Step 2: Note the Given Electric Field
The electric field in the region is given by:
\overrightarrow{E} = E_0 \, x \, \hat{i},
where E_0 = 4 \times 10^4 \,\mathrm{N\,C^{-1}\,m^{-1}} and x is the x -coordinate in meters.

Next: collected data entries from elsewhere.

### src/rtl/flsv_pkg.sv
// Shared constants, types and helper functions for the forest vote block.
// No dependencies.
package flsv_pkg;

  localparam int MAX_DEPTH   = 4;
  localparam int MAX_TREES   = 128;
  localparam int LABEL_BITS  = 16;

  localparam int LEAVES      = 1 << MAX_DEPTH;
  localparam int STORE_DEPTH = MAX_TREES * LEAVES;
  localparam int ADDR_W      = $clog2(STORE_DEPTH);

  // fixed item field widths
  localparam int TREE_W      = 7;
  localparam int LEAF_W      = 4;
  localparam int WORD_W      = 16;
  localparam int NODES_W     = 15;
  localparam int DEPTH_W     = 3;
  localparam int LCOUNT_W    = 5;
  localparam int VOTE_W      = 8;
  localparam int IDX_W       = 4;
  localparam int OH_W        = 16;

  localparam int NODE_W      = MAX_DEPTH + 1;
  localparam int DEPTH_CW    = $clog2(MAX_DEPTH + 1);
  localparam int LBL_W       = (LABEL_BITS > 1) ? $clog2(LABEL_BITS) : 1;
  localparam int NLAB_W      = $clog2(LABEL_BITS + 1);

  localparam int QUEUE_DEPTH = 2;
  localparam int QPTR_W      = $clog2(QUEUE_DEPTH);
  localparam int QCNT_W      = $clog2(QUEUE_DEPTH + 1);

  localparam logic [VOTE_W-1:0] VOTE_MAX = '1;

  localparam int CFG_IDX_W = 1;
  typedef enum logic [CFG_IDX_W-1:0] {
    CFG_TREE_DEPTH  = 1'b0,
    CFG_LABEL_COUNT = 1'b1
  } cfg_reg_t;

  localparam logic MODE_LOAD = 1'b0;
  localparam logic MODE_EVAL = 1'b1;

  // one queued item between front and back
  typedef struct packed {
    logic              is_load;
    logic              vote_en;
    logic [ADDR_W-1:0] addr;
    logic [WORD_W-1:0] word;
    logic              final_tree;
  } flsv_entry_t;

  function automatic logic [DEPTH_CW-1:0] eff_depth(input logic [DEPTH_W-1:0] v);
    logic [DEPTH_CW-1:0] r;
    if (v == '0) r = DEPTH_CW'(1);
    else if (32'(v) > MAX_DEPTH) r = DEPTH_CW'(MAX_DEPTH);
    else r = DEPTH_CW'(v);
    return r;
  endfunction

  function automatic logic [NLAB_W-1:0] eff_labels(input logic [LCOUNT_W-1:0] v);
    logic [NLAB_W-1:0] r;
    if (v == '0) r = NLAB_W'(1);
    else if (32'(v) > LABEL_BITS) r = NLAB_W'(LABEL_BITS);
    else r = NLAB_W'(v);
    return r;
  endfunction

endpackage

Step 3: Dimensions of the Cube
The cube is bounded by x = 0, x = a, y = 0, y = a, z = 0, z = a , where
a = 2\,\mathrm{cm} = 0.02\,\mathrm{m}.
Step 4: Compute the Electric Flux Through the Cube
We calculate the flux through each face of the cube. The total electric flux is:
\Phi_E = \oint \overrightarrow{E} \cdot d\overrightarrow{A}.
Face at x = 0 :
Here, x=0 , so \overrightarrow{E} = E_0 \times 0 \times \hat{i} = 0 .

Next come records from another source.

[src/rtl/flsv_queue.sv]
// Short item queue between the front and back ends.
// Depends on flsv_pkg.
module flsv_queue import flsv_pkg::*; (
  input  logic        clk,
  input  logic        rst_n,
  input  logic        push,
  input  flsv_entry_t push_entry,
  output logic        full,
  input  logic        pop,
  output flsv_entry_t head,
  output logic        empty
);

  flsv_entry_t       slot_r [QUEUE_DEPTH];
  logic [QPTR_W-1:0] wr_ptr_r;
  logic [QPTR_W-1:0] rd_ptr_r;
  logic [QCNT_W-1:0] count_r;
  logic              do_push;
  logic              do_pop;

  assign full    = (count_r == QCNT_W'(QUEUE_DEPTH));
  assign empty   = (count_r == '0);
  assign head    = slot_r[rd_ptr_r];
  assign do_push = push && !full;
  assign do_pop  = pop && !empty;

  function automatic logic [QPTR_W-1:0] ptr_inc(input logic [QPTR_W-1:0] p);
    logic [QPTR_W-1:0] r;
    if (p == QPTR_W'(QUEUE_DEPTH - 1)) r = '0;
    else r = p + QPTR_W'(1);
    return r;
  endfunction

  always_ff @(posedge clk) begin
    if (!rst_n) begin
      wr_ptr_r <= '0;
      rd_ptr_r <= '0;
      count_r  <= '0;
    end else begin
      if (do_push) begin
        slot_r[wr_ptr_r] <= push_entry;
        wr_ptr_r         <= ptr_inc(wr_ptr_r);
      end
      if (do_pop) rd_ptr_r <= ptr_inc(rd_ptr_r);
      if (do_push && !do_pop) count_r <= count_r + QCNT_W'(1);
      else if (do_pop && !do_push) count_r <= count_r - QCNT_W'(1);
    end
  end

endmodule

Hence, the flux through this face is zero.
Face at x = a :
Here, x=a , so \overrightarrow{E} = E_0 \, a \, \hat{i}.
Substitute:
a = 0.02\,\mathrm{m}, \quad E_0 = 4 \times 10^4 \,\mathrm{N\,C^{-1}\,m^{-1}}.
E = (4 \times 10^4)\times 0.02 = 800\,\mathrm{N\,C^{-1}}.
The area of this face is:
A = a^2 = (0.02)^2 = 4 \times 10^{-4}\,\mathrm{m^2}.

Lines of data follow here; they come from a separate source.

$ cat src/sv/tht_mul.sv
// Shared unsigned 33x31 multiplier with a registered 64-bit product.
// No dependencies.
`default_nettype none

module tht_mul (
  input  wire logic        clk,
  input  wire logic [32:0] a,
  input  wire logic [30:0] b,
  output logic      [63:0] p_r
);

  logic [63:0] p_nxt;

  // Form the product
  assign p_nxt = {31'b0, a} * {33'b0, b};

  // Register it
  always_ff @(posedge clk) begin
    p_r <= p_nxt;
  end

endmodule

`default_nettype wire

$ cat config.mk
export PLATFORM = sky130hd
export DESIGN_NAME = tht_mul
export DESIGN_NICKNAME = d
export VERILOG_FILES = /design/src/sv/tht_mul.sv
export SDC_FILE = /design/constraint.sdc
export NUM_CORES = 2
export LEC_CHECK = 0
export ABC_AREA = 1
export BUFFER_PORTS_ARGS = -buffer_cell sky130_fd_sc_hd__buf_2
export CAP_MARGIN = 20
export CORE_ASPECT_RATIO = 1.75
export CORE_MARGIN = 1.5
export CORE_UTILIZATION = 57
export DETAILED_ROUTE_END_ITERATION = 7
export GPL_TIMING_DRIVEN = 0
export PLACE_DENSITY_LB_ADDON = 0.2
export SKIP_LAST_GASP = 1
export SLEW_MARGIN = 20
export SYNTH_ARGS = -nofsm -noshare
export SYNTH_HDL_FRONTEND = slang
export SYNTH_SLANG_ARGS = --single-unit
$ cat constraint.sdc
create_clock -name clk -period 22.8 [get_ports clk]
set_input_delay 4.56 -clock clk [delete_from_list [all_inputs] [get_ports clk]]
set_output_delay 4.56 -clock clk [all_outputs]
set_load 0.1 [all_outputs]
After elaboration in Yosys (flattened, before gate mapping):

Cells that the tools add are included.

* $mul: 1

Operators with widths (number)
* multiplier 33 x 31 -> 64 bit: 1

* input port bits: 65
* bits in registers: 64
* word-level logic and storage cells: 2

Depth between registers and ports, before layout:

* depth after elaboration: 1
* depth in mapped cells: 33
* mapped depth without buffers: 31

Worst setup path before layout:

OpenSTA, ideal clock, no wires.

* kind: input to register
* from: in b[7]
* to: reg p_r[61]
* library setup time: 0.112 ns
* data arrival time: 10.448 ns
* stages: 27
* slack: 12.239 ns
* path through: clkbuf_1 > clkbuf_1 > nand2_1 > fa_1 > inv_1 > fa_1 > fa_1 > inv_1 > fa_1 > inv_1 > fa_1 > fa_1 > fa_1 > inv_1 > fa_1 > inv_1 > ha_1 > nand2_1 > inv_1 > a21oi_1 > nand2_1 > nand2_1 > nand2_1 > a21oi_1 > nand2_1 > nand2_1 > nand2_1

* word-level cells in the longest chain between the ends: 1

Ends and longest elaborated chain
* from (decl): RTL line 8 `input wire logic [30:0] b,`
* multiplier 33 x 31 -> 64 bit: RTL line 15 `assign p_nxt = {31'b0, a} * {33'b0, b};`
* net p_nxt[61]: RTL line 12 `logic [63:0] p_nxt;`
* to (signal assigned): RTL line 19 `p_r <= p_nxt;`
* to (decl): RTL line 9 `output logic [63:0] p_r`

The timed path passes the listed nets, and every way through them passes these cells.

Worst setup path in the final report:

* from: in b[18]
* to: reg p_r[63]

The elaborated chain is that of the path after synthesis.

==> metrics.md <==
| Metric | Value |
|---|---|
| Final Setup Violations | 0 |
| Top cell type's share of synthesized area | 48.6% |
| All-Layer GR Usage | 47.2% |
| 1st-iter DRT viols | ~2700 |
| TNS Setup | 0 ns |
| Worst EP required | 23.06 ns |
| Largest Register | p_r |
| Max-slew violations | 0 |
| DIE AREA | about 66000 um^2 |
| Global Route met1 Usage | approximately 47% |
| Vias in the first global route | about 34000 |
| Hold Crit Start | a[0] |
| XOR/XNOR Fraction of Synth Area | less than 1% |
| Cells after Synth | between 4000 and 5000 |
| # nets final | ~6200 |
| Initial Util | between 50% and 60% |
| Hold_buf cts | 0 |
| Synth Area in Adders | a little under three fifths |
| Period minus WS final | between 10 and 15 ns |
| Global-route wire length before repair | roughly 220000 um |
| Rows | 123 |
| CP startpoint | b[18] |
| Post-Syn Area | 36900 um^2 |
| Violated checks | design-rule violations |
| Reg area | 1280 um^2 |
| Post-route DRC violation count | 2 |
| Crit end category | register |
| Yosys cell types | 27 |
| Grt met2 use | between 70% and 80% |
| Area of the multi-input gates | between 20000 and 30000 um^2 |
| Biggest regs | p_r (64) |
| Startpoint types | input port |
| Grt peak-use layer | met2 |
| Final period util | between 50% and 60% |
| Yosys Warn Count | 0 |
| Area delta synth->final | 5.20% |
| Crit Path Class | input port to register |
| TritonCTS clock tree | yes |
| CTS Sinks | 64 |
| Synth Area in Compound Gates | less than 1% |
| Post-synth EDFFs | 0 |
| Routed vias/inst | between 5 and 6 |
| H-tree Lvls | 3 |
| FF+latch count, synth | between 60 and 70 |
| Die Span Y | roughly 340 um |
| CORE AREA | ~64000 um^2 |
| Largest net degree at the start of global routing | 14 |
| Fmax | between 0.08 and 0.09 GHz |
| Max reg flops | 64 |
| Drt first pass iters | 8 |
| Ys async rst share | 0% |
| Synth cell count leaders | inv_1 (1593), nand2_1 (1565), fa_1 (895) |
| Post-CTS Setup Bufs | 0 |
| Reg clk slew, reported paths | around 0.090 ns |
| PostCTS Resize Cnt | 0 |
| Layout cells sized above 1 | 3.82% |
| Seq/Total Area, Yosys | 3.48% |
| Max cap viols | 0 |
| Post-route ant nets | 0 |
| Top-count cell post-synth | inv_1 |
| Worst-case clock buffer depth | 2 |
| Routed wire per std cell | approximately 25 um |
| Dpl hpwl | 124000 um |
| CP Max Fanout | 10 |
| IO buf count | 97 |
| Synth Area in Simple Gates | between 10% and 20% |
| Number of vias in the routed layout | 32125 |
| WP data arrival | roughly 13 ns |
| Die Width | between 150 and 200 um |
| Total length of routed wires | 149000 um |
| Main combinational cell family by area after synthesis | adder cells |
| Overflow after GRT | 0 |
| Avg Inst Size Synth | ~7.5 um^2 |
| Global routing usage on met3 | between 10% and 20% |
| CTS buffer count | 9 |
| Initial antenna violation count | 12 |
| Pin slew with the least headroom to its limit | roughly 1.3 ns |
| Final Hold Fails | 0 |
| Multiplexer area fraction after synthesis | 0% |
| Gp weighted congestion | between 1 and 1.5 |
| Top FF cell, synth | dfxtp_1 |
| Synthesized Nets | between 6000 and 7000 |
| Status | complete, but fails checks |
| Top post-synthesis cells by area | fa_1 (49%), inv_1 (16%), nand2_1 (16%) |
| # IOs | 129 |
| Hold Crit Class | input port to register |
| RSZ-0062 raised after global routing | false |
| Post-synth top area cell | fa_1 |
| Relative slew slack | about a tenth |
| Root buffer cell | clkbuf_16 |
| Filler cell count | roughly 6200 |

Hence, the flux through this face is:
\Phi_{x=a} = E \times A = 800 \times 4 \times 10^{-4} = 0.32\,\mathrm{N\,m^2\,C^{-1}}.
Faces at y=0, y=a and z=0, z=a :
The field \overrightarrow{E} is along \hat{i} , so it is parallel to these faces. Hence, \overrightarrow{E} \cdot d\overrightarrow{A} = 0 for these faces, yielding zero flux through them.
Therefore, the total electric flux is
\Phi_E = 0 + 0.32 + 0 = 0.32\,\mathrm{N\,m^2\,C^{-1}}.
Step 5: Use Gauss’s Law to Determine Enclosed Charge
By Gauss’s law, Q = \Phi_E \, \epsilon_0 . Substituting
\epsilon_0 = 9 \times 10^{-12}\,\mathrm{C^2\,N^{-1}\,m^{-2}},
Q = 0.32 \times (9 \times 10^{-12}) = 2.88 \times 10^{-12}\,\mathrm{C}.
Step 6: Convert to the Required Form
The problem asks for the enclosed charge as Q \times 10^{-14}\,\mathrm{C} . Rewrite:
2.88 \times 10^{-12}\,\mathrm{C}
= 2.88 \times 10^{-12} \times \frac{10^{14}}{10^{14}} \,\mathrm{C}
= (2.88 \times 10^2) \times 10^{-14}\,\mathrm{C}
= 288 \times 10^{-14}\,\mathrm{C}.
Therefore, Q = 288.
Final Answer
The value of Q (when expressed as Q \times 10^{-14}\,\mathrm{C} ) is 288.